Dataset entries:
`src/rtl/cpu_pkg.sv`:
```
// Shared definitions for the CPU front end: fetch-responder states and word geometry.
package cpu_pkg;

    localparam int XLEN           = 32;
    localparam int BYTES_PER_INST = 4;

    typedef enum logic [1:0] {
        IDLE  = 2'd0,
        ISSUE = 2'd1,
        DRAIN = 2'd2
    } fetch_state_e;

endpackage

```
`src/rtl/inst_fetch_responder.sv`:
```
// Fetches four bytes from an 8-bit, 1-cycle-latency RAM and returns one little-endian instruction.
// Latency: ok six cycles after req is accepted, plus one cycle per mem_busy cycle while issuing.
// Backpressure: ready low while a fetch is in flight; mem_busy stalls byte issue; flush aborts.
module inst_fetch_responder
    import cpu_pkg::*;
#(
    parameter int ADDR_W = 17
) (
    input  logic              clk,
    input  logic              rst,
    input  logic              req,
    input  logic [31:0]       pc,
    input  logic              flush,
    input  logic              mem_busy,
    input  logic [7:0]        mem_din,
    output logic [ADDR_W-1:0] mem_a,
    output logic              mem_rd_en,
    output logic              ready,
    output logic              ok,
    output logic [XLEN-1:0]   dt
);

    fetch_state_e      state_q, state_d;
    logic [ADDR_W-1:0] pc_q, pc_d;
    logic [1:0]        issue_cnt_q, issue_cnt_d;
    logic [1:0]        cap_cnt_q, cap_cnt_d;
    logic              inflight_q, inflight_d;
    logic [XLEN-1:0]   shadow_q, shadow_d;
    logic [XLEN-1:0]   dt_q, dt_d;
    logic              ok_q, ok_d;
    logic [ADDR_W-1:0] mem_a_q, mem_a_d;
    logic              mem_rd_en_q, mem_rd_en_d;
    logic              unused_pc;

    assign unused_pc = ^pc[31:ADDR_W];

    always_comb begin
        state_d     = state_q;
        pc_d        = pc_q;
        issue_cnt_d = issue_cnt_q;
        cap_cnt_d   = cap_cnt_q;
        inflight_d  = mem_rd_en_q;
        shadow_d    = shadow_q;
        dt_d        = dt_q;
        ok_d        = 1'b0;
        mem_a_d     = mem_a_q;
        mem_rd_en_d = 1'b0;

        // A read strobed last cycle returns its byte now, whatever mem_busy is doing.
        if (inflight_q) begin
            shadow_d[{cap_cnt_q, 3'b000} +: 8] = mem_din;
            cap_cnt_d = cap_cnt_q + 2'd1;
            if (cap_cnt_q == 2'(BYTES_PER_INST - 1)) begin
                ok_d    = 1'b1;
                dt_d    = shadow_d;
                state_d = IDLE;
            end
        end

        case (state_q)
            IDLE: begin
                if (req) begin
                    pc_d        = pc[ADDR_W-1:0];
                    issue_cnt_d = 2'd0;
                    state_d     = ISSUE;
                    // Byte 0 goes out on the accept edge so mem_a shows pc in the next cycle.
                    if (!mem_busy) begin
                        mem_a_d     = pc[ADDR_W-1:0];
                        mem_rd_en_d = 1'b1;
                        issue_cnt_d = 2'd1;
                    end
                end
            end
            ISSUE: begin
                if (!mem_busy) begin
                    mem_a_d     = pc_q + ADDR_W'(issue_cnt_q);
                    mem_rd_en_d = 1'b1;
                    issue_cnt_d = issue_cnt_q + 2'd1;
                    if (issue_cnt_q == 2'(BYTES_PER_INST - 1)) begin
                        state_d = DRAIN;
                    end
                end
            end
            DRAIN: begin
            end
            default: begin
                state_d = IDLE;
            end
        endcase

        if (flush) begin
            state_d     = IDLE;
            issue_cnt_d = 2'd0;
            cap_cnt_d   = 2'd0;
            inflight_d  = 1'b0;
            shadow_d    = shadow_q;
            dt_d        = dt_q;
            ok_d        = 1'b0;
            mem_a_d     = mem_a_q;
            mem_rd_en_d = 1'b0;
        end
    end

    always_ff @(posedge clk or negedge rst) begin
        if (!rst) begin
            state_q     <= IDLE;
            pc_q        <= '0;
            issue_cnt_q <= 2'd0;
            cap_cnt_q   <= 2'd0;
            inflight_q  <= 1'b0;
            shadow_q    <= '0;
            dt_q        <= '0;
            ok_q        <= 1'b0;
            mem_a_q     <= '0;
            mem_rd_en_q <= 1'b0;
        end else begin
            state_q     <= state_d;
            pc_q        <= pc_d;
            issue_cnt_q <= issue_cnt_d;
            cap_cnt_q   <= cap_cnt_d;
            inflight_q  <= inflight_d;
            shadow_q    <= shadow_d;
            dt_q        <= dt_d;
            ok_q        <= ok_d;
            mem_a_q     <= mem_a_d;
            mem_rd_en_q <= mem_rd_en_d;
        end
    end

    assign ready     = (state_q == IDLE);
    assign ok        = ok_q;
    assign dt        = dt_q;
    assign mem_a     = mem_a_q;
    assign mem_rd_en = mem_rd_en_q;

endmodule

```
===== src/rtl/pattern_scan_ctrl_pkg.sv =====
// ---------------------------------------------------------------------------
// pattern_scan_ctrl_pkg
// Shared definitions for the "10010" pattern scan controller:
//   - ctrl_state_t : controller sequencing states (IDLE / SHIFT / DONE)
//   - det_state_t  : serial detector states, A = nothing seen ... E = "1001"
//   - PATTERN      : the searched bit pattern, first-received bit is MSB
// ---------------------------------------------------------------------------
package pattern_scan_ctrl_pkg;

    typedef enum logic [1:0] {
        ST_IDLE  = 2'd0,
        ST_SHIFT = 2'd1,
        ST_DONE  = 2'd2
    } ctrl_state_t;

    typedef enum logic [2:0] {
        DET_A = 3'd0,   // no useful prefix
        DET_B = 3'd1,   // "1"
        DET_C = 3'd2,   // "10"
        DET_D = 3'd3,   // "100"
        DET_E = 3'd4    // "1001"
    } det_state_t;

    localparam logic [4:0] PATTERN = 5'b10010;

endpackage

# Work to be completed:
Return each line above precisely as written.

# Output for this exercise:
`src/rtl/cpu_pkg.sv`:
```
// Shared definitions for the CPU front end: fetch-responder states and word geometry.
package cpu_pkg;

    localparam int XLEN           = 32;
    localparam int BYTES_PER_INST = 4;

    typedef enum logic [1:0] {
        IDLE  = 2'd0,
        ISSUE = 2'd1,
        DRAIN = 2'd2
    } fetch_state_e;

endpackage

```
`src/rtl/inst_fetch_responder.sv`:
```
// Fetches four bytes from an 8-bit, 1-cycle-latency RAM and returns one little-endian instruction.
// Latency: ok six cycles after req is accepted, plus one cycle per mem_busy cycle while issuing.
// Backpressure: ready low while a fetch is in flight; mem_busy stalls byte issue; flush aborts.
module inst_fetch_responder
    import cpu_pkg::*;
#(
    parameter int ADDR_W = 17
) (
    input  logic              clk,
    input  logic              rst,
    input  logic              req,
    input  logic [31:0]       pc,
    input  logic              flush,
    input  logic              mem_busy,
    input  logic [7:0]        mem_din,
    output logic [ADDR_W-1:0] mem_a,
    output logic              mem_rd_en,
    output logic              ready,
    output logic              ok,
    output logic [XLEN-1:0]   dt
);

    fetch_state_e      state_q, state_d;
    logic [ADDR_W-1:0] pc_q, pc_d;
    logic [1:0]        issue_cnt_q, issue_cnt_d;
    logic [1:0]        cap_cnt_q, cap_cnt_d;
    logic              inflight_q, inflight_d;
    logic [XLEN-1:0]   shadow_q, shadow_d;
    logic [XLEN-1:0]   dt_q, dt_d;
    logic              ok_q, ok_d;
    logic [ADDR_W-1:0] mem_a_q, mem_a_d;
    logic              mem_rd_en_q, mem_rd_en_d;
    logic              unused_pc;

    assign unused_pc = ^pc[31:ADDR_W];

    always_comb begin
        state_d     = state_q;
        pc_d        = pc_q;
        issue_cnt_d = issue_cnt_q;
        cap_cnt_d   = cap_cnt_q;
        inflight_d  = mem_rd_en_q;
        shadow_d    = shadow_q;
        dt_d        = dt_q;
        ok_d        = 1'b0;
        mem_a_d     = mem_a_q;
        mem_rd_en_d = 1'b0;

        // A read strobed last cycle returns its byte now, whatever mem_busy is doing.
        if (inflight_q) begin
            shadow_d[{cap_cnt_q, 3'b000} +: 8] = mem_din;
            cap_cnt_d = cap_cnt_q + 2'd1;
            if (cap_cnt_q == 2'(BYTES_PER_INST - 1)) begin
                ok_d    = 1'b1;
                dt_d    = shadow_d;
                state_d = IDLE;
            end
        end

        case (state_q)
            IDLE: begin
                if (req) begin
                    pc_d        = pc[ADDR_W-1:0];
                    issue_cnt_d = 2'd0;
                    state_d     = ISSUE;
                    // Byte 0 goes out on the accept edge so mem_a shows pc in the next cycle.
                    if (!mem_busy) begin
                        mem_a_d     = pc[ADDR_W-1:0];
                        mem_rd_en_d = 1'b1;
                        issue_cnt_d = 2'd1;
                    end
                end
            end
            ISSUE: begin
                if (!mem_busy) begin
                    mem_a_d     = pc_q + ADDR_W'(issue_cnt_q);
                    mem_rd_en_d = 1'b1;
                    issue_cnt_d = issue_cnt_q + 2'd1;
                    if (issue_cnt_q == 2'(BYTES_PER_INST - 1)) begin
                        state_d = DRAIN;
                    end
                end
            end
            DRAIN: begin
            end
            default: begin
                state_d = IDLE;
            end
        endcase

        if (flush) begin
            state_d     = IDLE;
            issue_cnt_d = 2'd0;
            cap_cnt_d   = 2'd0;
            inflight_d  = 1'b0;
            shadow_d    = shadow_q;
            dt_d        = dt_q;
            ok_d        = 1'b0;
            mem_a_d     = mem_a_q;
            mem_rd_en_d = 1'b0;
        end
    end

    always_ff @(posedge clk or negedge rst) begin
        if (!rst) begin
            state_q     <= IDLE;
            pc_q        <= '0;
            issue_cnt_q <= 2'd0;
            cap_cnt_q   <= 2'd0;
            inflight_q  <= 1'b0;
            shadow_q    <= '0;
            dt_q        <= '0;
            ok_q        <= 1'b0;
            mem_a_q     <= '0;
            mem_rd_en_q <= 1'b0;
        end else begin
            state_q     <= state_d;
            pc_q        <= pc_d;
            issue_cnt_q <= issue_cnt_d;
            cap_cnt_q   <= cap_cnt_d;
            inflight_q  <= inflight_d;
            shadow_q    <= shadow_d;
            dt_q        <= dt_d;
            ok_q        <= ok_d;
            mem_a_q     <= mem_a_d;
            mem_rd_en_q <= mem_rd_en_d;
        end
    end

    assign ready     = (state_q == IDLE);
    assign ok        = ok_q;
    assign dt        = dt_q;
    assign mem_a     = mem_a_q;
    assign mem_rd_en = mem_rd_en_q;

endmodule

```
===== src/rtl/pattern_scan_ctrl_pkg.sv =====
// ---------------------------------------------------------------------------
// pattern_scan_ctrl_pkg
// Shared definitions for the "10010" pattern scan controller:
//   - ctrl_state_t : controller sequencing states (IDLE / SHIFT / DONE)
//   - det_state_t  : serial detector states, A = nothing seen ... E = "1001"
//   - PATTERN      : the searched bit pattern, first-received bit is MSB
// ---------------------------------------------------------------------------
package pattern_scan_ctrl_pkg;

    typedef enum logic [1:0] {
        ST_IDLE  = 2'd0,
        ST_SHIFT = 2'd1,
        ST_DONE  = 2'd2
    } ctrl_state_t;

    typedef enum logic [2:0] {
        DET_A = 3'd0,   // no useful prefix
        DET_B = 3'd1,   // "1"
        DET_C = 3'd2,   // "10"
        DET_D = 3'd3,   // "100"
        DET_E = 3'd4    // "1001"
    } det_state_t;

    localparam logic [4:0] PATTERN = 5'b10010;

endpackage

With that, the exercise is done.